• _Task directions_:
Your answer should hold every line of the records below that contains the string "removed".

• _Source material_:
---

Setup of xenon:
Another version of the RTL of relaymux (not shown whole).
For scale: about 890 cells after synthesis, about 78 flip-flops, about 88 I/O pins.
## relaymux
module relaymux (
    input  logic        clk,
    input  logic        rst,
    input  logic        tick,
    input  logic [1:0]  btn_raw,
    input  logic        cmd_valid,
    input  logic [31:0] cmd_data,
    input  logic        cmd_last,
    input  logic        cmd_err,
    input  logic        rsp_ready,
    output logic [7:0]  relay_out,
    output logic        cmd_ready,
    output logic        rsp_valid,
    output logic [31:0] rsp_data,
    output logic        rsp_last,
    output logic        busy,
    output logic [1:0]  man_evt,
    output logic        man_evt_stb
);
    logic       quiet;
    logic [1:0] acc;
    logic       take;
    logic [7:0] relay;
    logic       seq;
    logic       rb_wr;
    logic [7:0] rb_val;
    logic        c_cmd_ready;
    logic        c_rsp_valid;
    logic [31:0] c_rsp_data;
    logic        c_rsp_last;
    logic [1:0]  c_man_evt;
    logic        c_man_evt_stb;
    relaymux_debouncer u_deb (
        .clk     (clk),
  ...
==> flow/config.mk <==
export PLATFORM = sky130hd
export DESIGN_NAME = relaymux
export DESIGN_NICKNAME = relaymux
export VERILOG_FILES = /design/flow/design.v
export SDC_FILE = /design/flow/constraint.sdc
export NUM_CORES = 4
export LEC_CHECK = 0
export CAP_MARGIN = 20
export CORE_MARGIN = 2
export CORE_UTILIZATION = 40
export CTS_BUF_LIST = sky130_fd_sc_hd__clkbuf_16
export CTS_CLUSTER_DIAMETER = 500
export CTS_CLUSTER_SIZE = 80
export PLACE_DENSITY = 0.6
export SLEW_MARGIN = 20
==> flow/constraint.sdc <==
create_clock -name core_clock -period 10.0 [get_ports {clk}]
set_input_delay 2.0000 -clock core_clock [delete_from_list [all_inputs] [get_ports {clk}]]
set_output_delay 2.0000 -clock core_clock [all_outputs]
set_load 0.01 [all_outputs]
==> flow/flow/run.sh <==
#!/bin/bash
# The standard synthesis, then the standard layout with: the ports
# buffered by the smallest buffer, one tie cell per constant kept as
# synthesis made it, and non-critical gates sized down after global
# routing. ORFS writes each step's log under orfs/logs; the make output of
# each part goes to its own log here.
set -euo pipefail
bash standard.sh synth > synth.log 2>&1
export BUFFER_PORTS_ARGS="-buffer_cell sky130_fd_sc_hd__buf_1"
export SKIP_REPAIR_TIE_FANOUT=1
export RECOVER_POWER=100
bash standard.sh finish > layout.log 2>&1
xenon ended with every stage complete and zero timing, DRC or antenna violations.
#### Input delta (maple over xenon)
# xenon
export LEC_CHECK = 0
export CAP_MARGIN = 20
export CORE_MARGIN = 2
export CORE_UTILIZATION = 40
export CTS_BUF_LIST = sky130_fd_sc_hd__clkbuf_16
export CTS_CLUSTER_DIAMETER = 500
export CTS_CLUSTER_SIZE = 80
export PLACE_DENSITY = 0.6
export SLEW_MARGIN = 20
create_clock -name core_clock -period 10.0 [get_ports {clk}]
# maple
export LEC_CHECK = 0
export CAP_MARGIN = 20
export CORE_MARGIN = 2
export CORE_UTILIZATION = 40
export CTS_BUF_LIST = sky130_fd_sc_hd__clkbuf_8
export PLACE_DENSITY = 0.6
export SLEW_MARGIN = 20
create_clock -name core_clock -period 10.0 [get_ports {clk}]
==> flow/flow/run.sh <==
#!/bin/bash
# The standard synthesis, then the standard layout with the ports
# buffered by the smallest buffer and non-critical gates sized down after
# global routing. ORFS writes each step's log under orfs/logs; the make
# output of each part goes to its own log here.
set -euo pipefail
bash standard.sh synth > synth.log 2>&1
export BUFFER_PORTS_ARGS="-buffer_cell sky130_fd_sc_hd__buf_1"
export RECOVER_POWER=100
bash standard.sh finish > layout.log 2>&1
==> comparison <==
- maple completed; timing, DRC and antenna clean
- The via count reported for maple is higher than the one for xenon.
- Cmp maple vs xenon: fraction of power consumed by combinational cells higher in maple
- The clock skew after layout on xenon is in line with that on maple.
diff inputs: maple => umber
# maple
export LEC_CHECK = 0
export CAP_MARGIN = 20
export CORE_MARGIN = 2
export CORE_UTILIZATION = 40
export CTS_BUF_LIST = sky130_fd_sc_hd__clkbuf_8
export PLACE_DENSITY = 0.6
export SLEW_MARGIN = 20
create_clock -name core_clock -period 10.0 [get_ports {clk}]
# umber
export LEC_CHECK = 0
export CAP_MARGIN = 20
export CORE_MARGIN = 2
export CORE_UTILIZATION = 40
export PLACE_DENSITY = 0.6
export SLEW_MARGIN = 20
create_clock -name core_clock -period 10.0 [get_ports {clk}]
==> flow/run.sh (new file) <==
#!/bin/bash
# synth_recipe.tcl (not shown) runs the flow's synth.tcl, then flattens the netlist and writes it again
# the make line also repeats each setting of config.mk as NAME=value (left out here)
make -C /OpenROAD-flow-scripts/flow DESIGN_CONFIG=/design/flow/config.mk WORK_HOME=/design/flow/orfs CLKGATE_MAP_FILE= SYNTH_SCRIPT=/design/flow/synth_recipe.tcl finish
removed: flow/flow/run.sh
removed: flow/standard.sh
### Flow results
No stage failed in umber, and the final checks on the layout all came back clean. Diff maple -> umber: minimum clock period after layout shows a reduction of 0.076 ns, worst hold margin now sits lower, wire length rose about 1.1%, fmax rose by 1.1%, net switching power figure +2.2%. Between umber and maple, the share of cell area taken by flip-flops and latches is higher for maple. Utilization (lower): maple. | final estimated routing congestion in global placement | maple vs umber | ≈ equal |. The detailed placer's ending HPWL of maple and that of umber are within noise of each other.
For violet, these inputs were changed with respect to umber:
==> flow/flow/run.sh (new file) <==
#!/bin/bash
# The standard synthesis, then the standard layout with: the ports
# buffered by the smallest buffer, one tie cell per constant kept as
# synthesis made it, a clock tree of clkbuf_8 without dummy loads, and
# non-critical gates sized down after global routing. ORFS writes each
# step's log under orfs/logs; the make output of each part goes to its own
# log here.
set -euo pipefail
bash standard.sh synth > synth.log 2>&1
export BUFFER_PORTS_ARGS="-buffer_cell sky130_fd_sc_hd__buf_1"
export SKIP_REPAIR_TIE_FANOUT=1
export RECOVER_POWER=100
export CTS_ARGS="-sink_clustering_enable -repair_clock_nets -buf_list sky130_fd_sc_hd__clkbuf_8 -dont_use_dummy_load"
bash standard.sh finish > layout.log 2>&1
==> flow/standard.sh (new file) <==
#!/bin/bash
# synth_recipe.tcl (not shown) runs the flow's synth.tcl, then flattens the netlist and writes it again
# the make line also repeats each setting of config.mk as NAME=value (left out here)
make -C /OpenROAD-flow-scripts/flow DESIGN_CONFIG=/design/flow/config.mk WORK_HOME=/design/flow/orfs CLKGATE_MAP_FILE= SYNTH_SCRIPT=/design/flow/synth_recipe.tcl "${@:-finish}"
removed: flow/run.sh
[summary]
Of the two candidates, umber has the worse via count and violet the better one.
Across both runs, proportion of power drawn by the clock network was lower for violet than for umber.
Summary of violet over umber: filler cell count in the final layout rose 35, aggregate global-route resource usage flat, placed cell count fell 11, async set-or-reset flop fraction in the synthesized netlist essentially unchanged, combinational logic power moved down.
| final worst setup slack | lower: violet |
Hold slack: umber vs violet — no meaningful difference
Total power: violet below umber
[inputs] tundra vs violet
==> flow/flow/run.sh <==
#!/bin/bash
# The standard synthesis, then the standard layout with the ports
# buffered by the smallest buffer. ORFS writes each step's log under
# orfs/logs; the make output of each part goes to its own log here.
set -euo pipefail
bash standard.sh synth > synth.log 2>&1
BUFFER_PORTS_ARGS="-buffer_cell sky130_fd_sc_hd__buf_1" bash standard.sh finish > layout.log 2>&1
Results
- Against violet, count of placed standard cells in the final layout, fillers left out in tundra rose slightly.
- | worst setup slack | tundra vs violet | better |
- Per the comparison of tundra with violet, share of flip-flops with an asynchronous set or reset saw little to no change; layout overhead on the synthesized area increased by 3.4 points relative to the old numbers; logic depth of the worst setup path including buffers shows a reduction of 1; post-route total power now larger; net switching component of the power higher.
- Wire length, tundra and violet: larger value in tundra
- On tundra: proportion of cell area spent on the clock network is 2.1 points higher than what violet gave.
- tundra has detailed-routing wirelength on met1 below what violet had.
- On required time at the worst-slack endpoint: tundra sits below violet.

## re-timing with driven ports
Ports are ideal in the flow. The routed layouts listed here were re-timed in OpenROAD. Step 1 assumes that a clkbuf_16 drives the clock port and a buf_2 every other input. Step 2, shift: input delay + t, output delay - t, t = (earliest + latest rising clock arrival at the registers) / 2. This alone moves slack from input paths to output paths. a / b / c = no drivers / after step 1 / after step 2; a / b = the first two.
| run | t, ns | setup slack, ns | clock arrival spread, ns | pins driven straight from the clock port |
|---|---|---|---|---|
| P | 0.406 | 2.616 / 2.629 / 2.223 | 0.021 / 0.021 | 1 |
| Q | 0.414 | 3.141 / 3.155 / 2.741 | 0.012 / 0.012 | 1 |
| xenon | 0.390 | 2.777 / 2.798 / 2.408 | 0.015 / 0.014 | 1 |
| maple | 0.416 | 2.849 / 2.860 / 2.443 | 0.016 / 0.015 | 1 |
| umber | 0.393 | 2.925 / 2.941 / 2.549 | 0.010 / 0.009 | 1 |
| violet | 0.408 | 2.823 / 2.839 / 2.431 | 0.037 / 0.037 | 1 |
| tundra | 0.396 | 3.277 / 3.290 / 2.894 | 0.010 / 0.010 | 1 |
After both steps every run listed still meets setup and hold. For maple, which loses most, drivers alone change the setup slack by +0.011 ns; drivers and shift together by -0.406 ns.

• _Response area_:
removed: flow/flow/run.sh
removed: flow/standard.sh
removed: flow/run.sh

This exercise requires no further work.